Problem -
Scan the lines below for the word "input". Copy each line you find it in.

Stored records
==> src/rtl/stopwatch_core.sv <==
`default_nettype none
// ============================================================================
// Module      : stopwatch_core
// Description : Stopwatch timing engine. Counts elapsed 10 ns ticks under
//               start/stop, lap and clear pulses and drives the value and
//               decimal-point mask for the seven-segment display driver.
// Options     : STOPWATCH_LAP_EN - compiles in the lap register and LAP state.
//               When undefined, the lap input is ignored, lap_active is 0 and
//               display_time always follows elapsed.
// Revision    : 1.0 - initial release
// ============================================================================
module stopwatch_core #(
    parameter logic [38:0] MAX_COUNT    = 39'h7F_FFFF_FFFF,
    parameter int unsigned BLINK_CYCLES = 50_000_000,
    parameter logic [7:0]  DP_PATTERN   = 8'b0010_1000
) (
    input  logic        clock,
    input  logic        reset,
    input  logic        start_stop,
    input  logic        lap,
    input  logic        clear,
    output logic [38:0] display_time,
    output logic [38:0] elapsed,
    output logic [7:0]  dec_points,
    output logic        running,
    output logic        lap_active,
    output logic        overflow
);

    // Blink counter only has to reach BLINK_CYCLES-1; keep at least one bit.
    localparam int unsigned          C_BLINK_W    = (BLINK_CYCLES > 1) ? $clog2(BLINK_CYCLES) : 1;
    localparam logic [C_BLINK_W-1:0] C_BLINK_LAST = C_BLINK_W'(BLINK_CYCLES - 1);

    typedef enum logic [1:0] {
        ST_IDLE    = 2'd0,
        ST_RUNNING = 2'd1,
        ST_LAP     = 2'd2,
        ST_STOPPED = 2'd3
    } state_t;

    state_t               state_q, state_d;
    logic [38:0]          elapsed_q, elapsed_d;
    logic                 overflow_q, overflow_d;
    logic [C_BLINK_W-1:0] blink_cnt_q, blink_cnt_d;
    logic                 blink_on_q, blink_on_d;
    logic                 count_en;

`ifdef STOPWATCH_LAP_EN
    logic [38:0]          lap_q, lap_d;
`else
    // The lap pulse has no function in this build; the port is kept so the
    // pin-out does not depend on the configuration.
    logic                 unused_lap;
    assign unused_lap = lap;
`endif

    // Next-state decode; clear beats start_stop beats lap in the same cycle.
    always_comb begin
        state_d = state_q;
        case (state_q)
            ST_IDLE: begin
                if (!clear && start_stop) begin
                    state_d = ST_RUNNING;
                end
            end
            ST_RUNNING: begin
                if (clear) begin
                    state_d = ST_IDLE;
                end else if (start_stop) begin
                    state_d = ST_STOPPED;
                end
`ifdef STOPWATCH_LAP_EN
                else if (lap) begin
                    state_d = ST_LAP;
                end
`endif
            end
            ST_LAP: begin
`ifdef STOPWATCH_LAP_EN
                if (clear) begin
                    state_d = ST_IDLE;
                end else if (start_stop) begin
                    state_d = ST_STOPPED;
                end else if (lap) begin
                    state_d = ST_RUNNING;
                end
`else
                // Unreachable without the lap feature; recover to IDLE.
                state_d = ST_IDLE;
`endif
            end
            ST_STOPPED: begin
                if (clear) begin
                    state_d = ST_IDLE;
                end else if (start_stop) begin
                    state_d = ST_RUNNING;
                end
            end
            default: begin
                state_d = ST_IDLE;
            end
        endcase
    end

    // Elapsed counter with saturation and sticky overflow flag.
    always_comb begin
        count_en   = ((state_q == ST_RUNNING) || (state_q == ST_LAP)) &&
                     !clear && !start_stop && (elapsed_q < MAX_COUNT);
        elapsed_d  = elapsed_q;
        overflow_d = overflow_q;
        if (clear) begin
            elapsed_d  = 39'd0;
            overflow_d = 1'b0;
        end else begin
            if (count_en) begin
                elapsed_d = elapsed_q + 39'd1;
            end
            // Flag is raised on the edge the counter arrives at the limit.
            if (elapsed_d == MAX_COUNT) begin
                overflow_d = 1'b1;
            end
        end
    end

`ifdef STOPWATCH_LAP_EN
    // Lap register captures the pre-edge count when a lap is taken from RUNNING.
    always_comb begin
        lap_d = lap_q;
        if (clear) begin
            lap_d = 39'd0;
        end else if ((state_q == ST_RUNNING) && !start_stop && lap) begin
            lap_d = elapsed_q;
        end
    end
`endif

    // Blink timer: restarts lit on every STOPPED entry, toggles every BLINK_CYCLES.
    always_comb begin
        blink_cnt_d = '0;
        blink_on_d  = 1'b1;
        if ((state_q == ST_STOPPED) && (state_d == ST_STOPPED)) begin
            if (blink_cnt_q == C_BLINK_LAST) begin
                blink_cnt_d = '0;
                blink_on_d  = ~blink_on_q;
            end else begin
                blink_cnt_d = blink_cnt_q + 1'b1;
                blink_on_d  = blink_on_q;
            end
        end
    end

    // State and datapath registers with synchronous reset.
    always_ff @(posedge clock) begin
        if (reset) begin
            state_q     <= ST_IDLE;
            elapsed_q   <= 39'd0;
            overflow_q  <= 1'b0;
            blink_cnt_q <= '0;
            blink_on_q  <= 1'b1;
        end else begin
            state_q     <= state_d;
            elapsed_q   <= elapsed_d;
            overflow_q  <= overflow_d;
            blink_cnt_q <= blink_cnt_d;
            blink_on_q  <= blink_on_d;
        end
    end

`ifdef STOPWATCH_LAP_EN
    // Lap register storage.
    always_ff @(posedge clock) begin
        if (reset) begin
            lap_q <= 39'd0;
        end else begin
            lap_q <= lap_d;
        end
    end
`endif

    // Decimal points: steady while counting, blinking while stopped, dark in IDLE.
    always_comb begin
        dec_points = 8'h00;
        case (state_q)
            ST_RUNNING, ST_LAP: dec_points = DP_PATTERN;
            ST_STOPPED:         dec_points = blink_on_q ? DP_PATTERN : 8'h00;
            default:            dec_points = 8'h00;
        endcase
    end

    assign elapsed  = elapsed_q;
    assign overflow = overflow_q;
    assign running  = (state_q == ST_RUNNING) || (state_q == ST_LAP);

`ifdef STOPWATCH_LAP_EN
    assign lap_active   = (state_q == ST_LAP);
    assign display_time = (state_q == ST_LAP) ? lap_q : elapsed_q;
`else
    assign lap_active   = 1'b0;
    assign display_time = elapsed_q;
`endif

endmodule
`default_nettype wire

Final answer -
//               When undefined, the lap input is ignored, lap_active is 0 and
    input  logic        clock,
    input  logic        reset,
    input  logic        start_stop,
    input  logic        lap,
    input  logic        clear,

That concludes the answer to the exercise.